Endowment allows researchers to get on with their work

Dr Matthew Cook

Without the money we would have stalled at the stage of having a very important repository of samples without being able to look at them

In the early 1980's, ANU Alumnus Alan Harvey was diagnosed with Common Variable Immune Deficiency (CVID). CVID is a rare disease that leaves your body defenceless against infections due to an inability to develop and mature cells in the immune system. After 10 years of successful treatment Harvey was diagnosed with Crohn's disease. Unfortunately, this resulted in a steady physical decline, which culminated in his passing in 2009. As a memorial to Alan's courage, strength, perseverance and achievement, his family, friends and colleagues established the Alan Harvey CVID Research Endowment. The Endowment was established to support research into CVID, to better understand the disease and to develop prevention techniques and treatments. Now three years later I look back at what this support has achieved and what the future holds for CVID research at ANU.

In a busy café nestled in the state-of-the-art John Curtin School of Medical Research building I sit with Dr Matthew Cook, one of the chief researchers working on the CVID research project. Splitting his time between The Canberra Hospital, where he is the Director of Immunology and Translational Research, and his research at ANU, Matthew is keen to get started explaining that this project "is one of the most exciting things I've done for a while." CVID is a rare disease - in the world of medical research that means it doesn't get a lot of attention. But this doesn't matter to Matthew who says, "if you are a patient it doesn't make a difference if you have a rare disease or a common disease - either way you want it solved. If we can find a solution it will make such a huge difference to patients' lives." In addition, the research will contribute to scientists' understanding of immunity in general. Findings from this research could help researchers' who are looking into other immune-mediated diseases, including Lupus, Type 1 Diabetes and Rheumatoid Arthritis.

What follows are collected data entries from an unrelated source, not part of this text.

$ cat src/rtl/dm_arbiter.sv
// Two-requester (core/host) data-memory arbiter with 1-cycle read return and
// registered write data. Define DM_ARB_STARVE_EN to enable the host starvation override.
module dm_arbiter #(
   parameter int DMA_SIZE   = 3,
   parameter int DMD_SIZE   = 16,
   parameter int STARVE_MAX = 4
) (
   input  logic                clk,
   input  logic                reset,
   input  logic                core_req,
   input  logic                core_wrb,
   input  logic [DMA_SIZE-1:0] core_add,
   input  logic [DMD_SIZE-1:0] core_wdt,
   input  logic                host_req,
   input  logic                host_wrb,
   input  logic [DMA_SIZE-1:0] host_add,
   input  logic [DMD_SIZE-1:0] host_wdt,
   output logic                core_gnt,
   output logic                host_gnt,
   output logic                core_rvalid,
   output logic                host_rvalid,
   output logic [DMD_SIZE-1:0] rdata,
   output logic                ps_dm_cslt,
   output logic                ps_dm_wrb,
   output logic [DMA_SIZE-1:0] dg_dm_add,
   output logic [DMD_SIZE-1:0] bc_dt,
   input  logic [DMD_SIZE-1:0] dm_bc_dt
);

   typedef enum logic [2:0] {IDLE, CORE_RD, CORE_WR, HOST_RD, HOST_WR} owner_t;

   owner_t state, state_nx;
   logic   armed;
   logic   force_host;

   // Grants stay off until the first clock edge after reset release.
   always_ff @(posedge clk or negedge reset)
      if (!reset) armed <= 1'b0;
      else        armed <= 1'b1;

`ifdef DM_ARB_STARVE_EN
   localparam int CW = $clog2(STARVE_MAX + 1);
   logic [CW-1:0] starve_cnt;

   assign force_host = host_req && (starve_cnt == CW'(STARVE_MAX));

   always_ff @(posedge clk or negedge reset)
      if (!reset)                              starve_cnt <= '0;
      else if (!host_req || host_gnt)          starve_cnt <= '0;
      else if (starve_cnt != CW'(STARVE_MAX))  starve_cnt <= starve_cnt + 1'b1;
`else
   assign force_host = 1'b0;
`endif

   assign core_gnt = armed & core_req & ~force_host;
   assign host_gnt = armed & host_req & (~core_req | force_host);

   always_comb begin
      ps_dm_cslt = 1'b0;
      ps_dm_wrb  = 1'b0;
      dg_dm_add  = '0;
      if (core_gnt) begin
         ps_dm_cslt = 1'b1;
         ps_dm_wrb  = core_wrb;
         dg_dm_add  = core_add;
      end else if (host_gnt) begin
         ps_dm_cslt = 1'b1;
         ps_dm_wrb  = host_wrb;
         dg_dm_add  = host_add;
      end
   end

   // Memory commits the write one cycle after select, so data lags the grant.
   always_ff @(posedge clk or negedge reset)
      if (!reset)                    bc_dt <= '0;
      else if (core_gnt && core_wrb) bc_dt <= core_wdt;
      else if (host_gnt && host_wrb) bc_dt <= host_wdt;

   always_ff @(posedge clk or negedge reset)
      if (!reset) state <= IDLE;
      else        state <= state_nx;

   always_comb begin
      state_nx = IDLE;
      if (core_gnt)      state_nx = core_wrb ? CORE_WR : CORE_RD;
      else if (host_gnt) state_nx = host_wrb ? HOST_WR : HOST_RD;
   end

   assign core_rvalid = (state == CORE_RD);
   assign host_rvalid = (state == HOST_RD);
   assign rdata       = (core_rvalid | host_rvalid) ? dm_bc_dt : '0;

endmodule
$ cat config.mk
export PLATFORM = sky130hd
export DESIGN_NAME = dm_arbiter
export DESIGN_NICKNAME = d
export VERILOG_FILES = /design/src/rtl/dm_arbiter.sv
export SDC_FILE = /design/constraint.sdc
export NUM_CORES = 1
export LEC_CHECK = 0
export ABC_CLOCK_PERIOD_IN_PS = 4400
export CAP_MARGIN = 40
export CORE_ASPECT_RATIO = 1.75
export CORE_MARGIN = 5
export CORE_UTILIZATION = 34
export DETAILED_ROUTE_END_ITERATION = 10
export PLACE_DENSITY = 0.94
export SLEW_MARGIN = 20
export SYNTH_ARGS = -nofsm -noshare
export SYNTH_HDL_FRONTEND = slang
export SYNTH_SLANG_ARGS = --single-unit
$ cat constraint.sdc
create_clock -name clk -period 4.4 [get_ports clk]
set_clock_uncertainty 0.15 [all_clocks]
set_input_delay 1.32 -clock clk [delete_from_list [all_inputs] [get_ports clk]]
set_output_delay 1.32 -clock clk [all_outputs]
set_load 0.02 [all_outputs]
# Yosys cells after proc, flatten, opt, wreduce, memory -nomap -nowiden
# Cells that the tools add are included.
[totals]
word_cells = 26
register_bits = 20
output_inout_bits = 41
inputBits = 60
[op_classes]
n_eq_ne = 2
n_bitwise = 5
n_mux = 13
n_reduce_logical = 3
[ops]
columns = ["cell", "n"]
rows = [
  ["$mux W16", 3],
  ["$mux W3", 5],
  ["$mux W1", 4],
  ["$and A1 B1 Y1", 3],
  ["$eq A3 B1 Y1 const B", 1],
  ["$eq A3 B2 Y1 const B", 1],
  ["$logic_and A1 B1 Y1", 2],
  ["$mux W2", 1],
  ["$reduce_bool A2 Y1", 1],
  ["$not A1 Y1", 1],
  ["$or A1 B1 Y1", 1],
]

# Longest topological paths before layout
# Gate-level depths: netlist of the first run.
[depth]
depth_word = 5
mapped_depth = 4
mapped_depth_nobuf = 4

# Worst setup path before layout of the first run
# No wires, ideal clock.
[synth_timing]
path_kind = "input to output"
from = "input host_req"
to = "output dg_dm_add[0]"
cell_stages = 4
required_time_ns = 2.930
path_buffers = 0
slack_ns = 0.810
arrival_ns = 2.120
path_cell_list = "nand2_1 > or2_2 > inv_1 > a22o_1"
[synth_between]
elab_chain_len = 4
[synth_rtl]
columns = ["element", "line", "rtl"]
rows = [
  ["from (decl)", "14", "input logic host_req,"],
  ["$and A1 B1 Y1 (2 in series)", "56", "assign host_gnt = armed & host_req & (~core_req | force_host);"],
  ["via host_gnt", "19", "output logic host_gnt,"],
  ["$mux W3", "66", "end else if (host_gnt) begin"],
  ["$mux W3", "62", "if (core_gnt) begin"],
  ["to (decl)", "25", "output logic [DMA_SIZE-1:0] dg_dm_add,"],
]
# The timed path passes the listed nets, and every way through them passes these cells.

# Worst setup path in the final report of the first run
[layout_timing]
from = "input core_req"
to = "output core_gnt"
[layout_between]
elab_chain_len = 1
[layout_rtl]
columns = ["element", "line", "rtl"]
rows = [
  ["from (decl)", "10", "input logic core_req,"],
  ["$and A1 B1 Y1", "55", "assign core_gnt = armed & core_req & ~force_host;"],
  ["to (decl)", "18", "output logic core_gnt,"],
]
# No other way between the ends.

==> flow_metrics.env, run 1 <==
export IMPL_syn_inst=91
export IMPL_post_route_drc_count=0
export IMPL_synth_edf_count=0
export IMPL_yosysWarnings=0
export IMPL_crit_path_end_kind="output pin"
export IMPL_status="completed"
export IMPL_synth_commonest_cells="dfrtp_1 (20), and2_1 (18), mux2_4 (18)"
export IMPL_slew_headroom_pct=46.1
export IMPL_overflow=0
export IMPL_gr_usage_met3_pct=5.40
export IMPL_period_share_pct=97.5
export IMPL_drv_cap=0
export IMPL_clockBufferDepth=2
export IMPL_setup_slack_ps=112
export IMPL_die_y_um=88.5
export IMPL_yosysSeqAreaShare_pct=41.8
export IMPL_irDropWorstVdd_mv=0.183
export IMPL_tightest_slew_ps=807
export IMPL_clock_sinks=20
export IMPL_grt_pass1_vias=1184
export IMPL_clockRootBuffer="clkbuf_8"
export IMPL_vias_per_cell=4.58
export IMPL_finalMaxSlewViolations=0
export IMPL_ios=101
export IMPL_cts_tree="done"
export IMPL_yosysTopAreaCell="dfrtp_1"
export IMPL_rows=28
export IMPL_netlist_area_leader_share_pct=41.8
export IMPL_firstDrtPassIters=2
export IMPL_grt_busiest_layer="met2"
export IMPL_hold_class="reg -> reg"
export IMPL_period_needed_ps=4290
export IMPL_cts_setup_buffers=0
export IMPL_power_density_mw_per_mm2=279
export IMPL_initialDrtViolationCount=6
export IMPL_postSynthAreaPerCell_um2=13.2
export IMPL_htree_levels=1
export IMPL_post_synth_top_count_cell="dfrtp_1"
export IMPL_hpwlAfterDp_um=3230
export IMPL_routabilityCongestion=0.775
export IMPL_vias=1108
export IMPL_synthMuxAreaShare_pct=35.7
export IMPL_holdWs_ps=356
export IMPL_die_area_mm2=0.00486
export IMPL_antenna_cells=0
export IMPL_syn_area_mm2=0.00120
export IMPL_cts_hold_buffers_added=0
export IMPL_ys_flop_type="dfrtp_1"
export IMPL_cp_arrival_ps=2820
export IMPL_cts_buffers=3
export IMPL_fmaxAchievable_ghz=0.233
export IMPL_ant_nets=0
export IMPL_die_w_um=54.9
export IMPL_grt_pass1_wl_um=5180
export IMPL_crit_path_max_fanout=4
export IMPL_placed_cells=238
export IMPL_dp_slack_ps=-79.2
export IMPL_setup_tns_ps=0
export IMPL_cts_clk_slew_worst_paths_ps=70
export IMPL_finalHoldViolations=0
export IMPL_grt_met2_usage_pct=30.5
export IMPL_clk_latency_ps=250
export IMPL_synth_seq_cells=20
export IMPL_synth_compound_area_share_pct=5.33
export IMPL_synth_simple_gate_area_share_pct=14.0
export IMPL_grtUsageTotal_pct=14.7
export IMPL_synth_top_family_by_area="multiplexers"
export IMPL_cp_start_kind="input port"
export IMPL_antenna_found_initial=0
export IMPL_io_buffers=100
export IMPL_ys_async_sr_fraction_pct=100
export IMPL_setup_viol=0
export IMPL_worst_setup_path_type="in -> out"
export IMPL_fp_coreArea_mm2=0.00340
export IMPL_synth_cell_types=18
export IMPL_rsz0062_at_grt="false"
export IMPL_finalWirelength_um=3640
export IMPL_finalNetCount=258
export IMPL_fin_cells=242
export IMPL_grt_start_max_net_pins=19
export IMPL_synthXorXnorAreaFrac_pct=0
export IMPL_layout_drive_gt1_share_pct=22.3
export IMPL_synth_nets=151
export IMPL_yosys_area_share_adder_pct=0
export IMPL_required_ps=2930
export IMPL_avgRoutedWirePerCell_um=15.0
export IMPL_yosys_top_cells_area="dfrtp_1 (42%), mux2_4 (23%), mux2_2 (13%)"
export IMPL_syn2layout_area_growth_pct=94.6
export IMPL_start_util_pct=35.2
export IMPL_met1_usage_pct=11.6
export IMPL_power_leakage_nw=1.04
==> final timing paths <==
| kind | from | end | slack (ps) | cells past startpoint |
|---|---|---|---|---|
| max | core_req | core_gnt | 110 | 5 |
| min | bc_dt[3]$_DFFE_PN0P_ | bc_dt[3]$_DFFE_PN0P_ | 360 | 1 |
| max reg2reg | armed$_DFF_PN0_ | bc_dt[10]$_DFFE_PN0P_ | 2750 | 3 |
| min reg2reg | bc_dt[3]$_DFFE_PN0P_ | bc_dt[3]$_DFFE_PN0P_ | 360 | 1 |
| max in group asynchronous | reset | bc_dt[7]$_DFFE_PN0P_ | 2480 | 2 |
| min in group asynchronous | reset | bc_dt[2]$_DFFE_PN0P_ | 1200 | 1 |
==> worst max-delay path: stages <==
cell             delay (ps)
clkdlybuf4s50_1         520
buf_4                   150
nand2_1                  70
inv_1                   120
clkdlybuf4s50_1         640
==> layout make-up <==
cell class,instances,area [um2]
clock buffers,4,55.1
fillers,254,1070
inverters,2,7.51
multi-input cells,66,663
flip-flops and latches,20,500
well taps,45,56.3
repair buffers,105,1050
==> cells by family after synthesis <==
family          after synthesis
buf+inv                       5
mux                          32
other cells                   1
flops                        20
compound gates                7
simple gates                 26
==> layer usage <==
layer / routed length (um) / part of all wire, % / vias to the layer above
met5: 0 / 0 / -
met3: 520 / 14 / 0
li1: - / - / 527
met1: 1010 / 28 / 511
met2: 2110 / 58 / 70
met4: 0 / 0 / 0
==> metrics by stage <==
| stage | utilization [%] | cell area (um2) | total power, mW |
|---|---|---|---|
| after floorplan | - | 1200 | 0.365 |
| after global placement | 66.5 | 2260 | 0.515 |
| after detailed placement | 66.9 | 2270 | 0.523 |
| after CTS | 68.4 | 2320 | 0.662 |
| after global routing | 68.6 | 2330 | 0.684 |
| final | 68.6 | 2330 | 0.651 |
==> where the power goes <==
part	internal, mW	total, mW	switching [mW]
Combinational	0.172	0.279	0.107
Clock	0.0795	0.137	0.0572
Sequential	0.217	0.235	0.0178
Total	0.468	0.651	0.182
==> timing repair <==
item / 4_1_cts / 5_1_grt
gates resized for setup: 3 / 2
endpoints found under the setup margin: 3 / 2
gates cloned: 0 / 0
==> sequential cells by signal (all words and copies together) (netlist names) <==
| register | flops |
|---|---|
| armed | 1 |
| bc_dt | 16 |
| state | 3 |
==> cell usage in the layout, fill, tap and decap left out <==
master,n
nor2b_1,2
or2_2,1
nand2_1,3
o22ai_1,1
dlygate4sd2_1,3
inv_1,2
and2_1,18
a21boi_4,1
clkdlybuf4s50_1,95
buf_4,4
o21a_1,1
o21ai_0,1
dlymetal6s2s_1,2
nand3b_1,1
buf_8,1
dfrtp_1,20
mux2_4,18
mux2_2,14
a22o_1,3
clkbuf_8,4
nand3_4,1
conb_1,1
Power figures use the tool's default switching activity.
==> inputs of run 2 (changes only) <==
- TNS_END_PERCENT: not set -> 20
==> results of run 2 <==
No change in the layout: final DEF, timing and power equal those of run 1.
==> inputs of run 3 (changes only) <==
- SKIP_CTS_REPAIR_TIMING: not set -> 1
==> run 3 against run 2 <==
Net effect:
- wire length increased by 1.6%
- first-iteration DRC count decreased by 33%
- global-route usage unchanged
- register-to-register slack about the same
- flip-flop and latch count unchanged
- power increased by 0.16%
- non-clock buffer count unchanged
- clock-buffer cell count unchanged
- largest power group unchanged
==> flow_metrics.env, run 3 (synthesis results as in run 1) <==
export IMPL_grt_busiest_layer="met2"
export IMPL_rows=28
export IMPL_finalHoldViolations=0
export IMPL_utilization_pct=68.9
export IMPL_mostFrequentLayoutCell="clkdlybuf4s50_1"
export IMPL_firstDrtPassIters=2
export IMPL_start_util_pct=35.2
export IMPL_period_needed_ps=4290
export IMPL_hold_class="reg -> reg"
export IMPL_antenna_cells=0
export IMPL_setup_slack_ps=113
export IMPL_dp_slack_ps=-79.2
export IMPL_cts_clk_slew_worst_paths_ps=70
export IMPL_initialDrtViolationCount=4
export IMPL_required_ps=2930
export IMPL_setup_tns_ps=0
export IMPL_overflow=0
export IMPL_power_leakage_nw=1.07
export IMPL_routabilityCongestion=0.775
export IMPL_placed_cells=238
export IMPL_die_area_mm2=0.00486
export IMPL_power_mw=0.652
export IMPL_ios=101
export IMPL_tightest_slew_ps=808
export IMPL_die_w_um=54.9
export IMPL_status="completed"
export IMPL_htree_levels=1
export IMPL_grt_pass1_vias=1184
export IMPL_layout_drive_gt1_share_pct=22.3
export IMPL_largest_reg_flops=16
export IMPL_cp_arrival_ps=2820
export IMPL_grt_met2_usage_pct=30.5
export IMPL_drv_cap=0
export IMPL_fp_coreArea_mm2=0.00340
export IMPL_finalWirelength_um=3700
export IMPL_clockRootBuffer="clkbuf_8"
export IMPL_finalMaxSlewViolations=0
export IMPL_largest_register="bc_dt"
export IMPL_grtUsageTotal_pct=14.7
export IMPL_grt_pass1_wl_um=5180
export IMPL_holdWs_ps=356
export IMPL_cts_tree="done"
export IMPL_power_density_mw_per_mm2=278
export IMPL_cp_start_kind="input port"
export IMPL_avgRoutedWirePerCell_um=15.3
export IMPL_fin_area_mm2=0.00234
export IMPL_met1_usage_pct=11.6
export IMPL_die_y_um=88.5
export IMPL_fmaxAchievable_ghz=0.233
export IMPL_hpwlAfterDp_um=3230
export IMPL_irDropWorstVdd_mv=0.183
export IMPL_clockBufferDepth=2
export IMPL_period_share_pct=97.4
export IMPL_antenna_found_initial=0
export IMPL_clock_sinks=20
export IMPL_reg_top3="bc_dt: 16 flops, state: 3 flops, armed: 1 flops"
export IMPL_slew_headroom_pct=46.0
export IMPL_cts_buffers=3
export IMPL_vias_per_cell=4.58
export IMPL_final_cell_mix="clkdlybuf4s50_1 (95), dfrtp_1 (20), and2_1 (18), mux2_4 (18), mux2_2 (14)"
export IMPL_crit_path_end_kind="output pin"
export IMPL_rsz0062_at_grt="false"
export IMPL_post_route_drc_count=0
export IMPL_gr_usage_met3_pct=5.40
export IMPL_io_buffers=100
export IMPL_finalNetCount=258
export IMPL_syn2layout_area_growth_pct=95.5
export IMPL_clk_latency_ps=250
export IMPL_fin_cells=242
export IMPL_setup_viol=0
export IMPL_grt_start_max_net_pins=19
export IMPL_worst_setup_path_type="in -> out"
export IMPL_vias=1109
export IMPL_placed_area_mm2=0.00227
export IMPL_crit_path_max_fanout=4
export IMPL_ant_nets=0
[run 3: cell types whose count changed in the layout (fill, tap and decap cells not counted), sizes merged]
cell and delta:
dlymetal6s2s +3, dlygate4sd2 -3
[run 3: final cells by class]
cell class                      instances  area, um2
Clock buffer                            4       55.1
Fill cell                             251       1060
Inverter                                2       7.51
Multi-Input combinational cell         66        663
Sequential cell                        20        500
Tap cell                               45       56.3
Timing Repair Buffer                  105       1060
[run 3: worst max-delay path, stage by stage]
cell and delay, ps:
clkdlybuf4s50_1 520, buf_4 150, nand2_1 70, inv_1 120, clkdlybuf4s50_1 640
[run 3: power breakdown]
part / total, mW / switching, mW / internal [mW] / leakage, nW
logic: 0.280 / 0.107 / 0.172 / 0.804
clock network: 0.137 / 0.0572 / 0.0795 / 0.0288
registers: 0.235 / 0.0178 / 0.217 / 0.240
total: 0.652 / 0.182 / 0.469 / 1.07
[run 3: routing by layer]
metal | vias up | share of wire [%]
li1 | 527 | -
met1 | 512 | 28
met2 | 70 | 58
met3 | 0 | 14
met4 | 0 | 0
met5 | - | 0
[run 3: path summary, 6_finish.rpt]
kind                                           start               endpoint  slack, ps  cells after the start
worst max register to register       armed$_DFF_PN0_  bc_dt[10]$_DFFE_PN0P_       2750                      3
worst min-delay path            bc_dt[3]$_DFFE_PN0P_   bc_dt[3]$_DFFE_PN0P_        360                      1
worst min register to register  bc_dt[3]$_DFFE_PN0P_   bc_dt[3]$_DFFE_PN0P_        360                      1
min in group asynchronous                      reset   bc_dt[2]$_DFFE_PN0P_       1200                      1
max in group asynchronous                      reset   bc_dt[7]$_DFFE_PN0P_       2480                      2
worst max-delay path                        core_req               core_gnt        110                      5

Getting down to the basics of the disease, Matthew explains that "CVID is a failure of antibody production so your body can't mount an appropriate defence against infections. The main manifestation of the disease is recurrent infections." These infections usually occur in the ears, sinuses, nose and lungs. Although people who don't have CVID can also suffer from these infections, the difference in people with CVID is that the infections are unusually recurrent, prolonged, severe or resistant to normal treatment. To combat the effects of the disease patients can undergo regular Plasma Replacement Therapy, the replacement of a patient's plasma (the liquid in which blood cells are suspended in the body) with plasma from a donor, which restores antibody levels and protects from infections. Matthew says "if caught early, Plasma Replacement Therapy is often very effective and can give a patient the ability to live a relatively normal life. However, because it's a rare condition there is often a long lead time between the first manifestation and diagnosis." As a result, sufferers can have recurrent infections like pneumonia which can leave permanent lung damage often leading to premature death.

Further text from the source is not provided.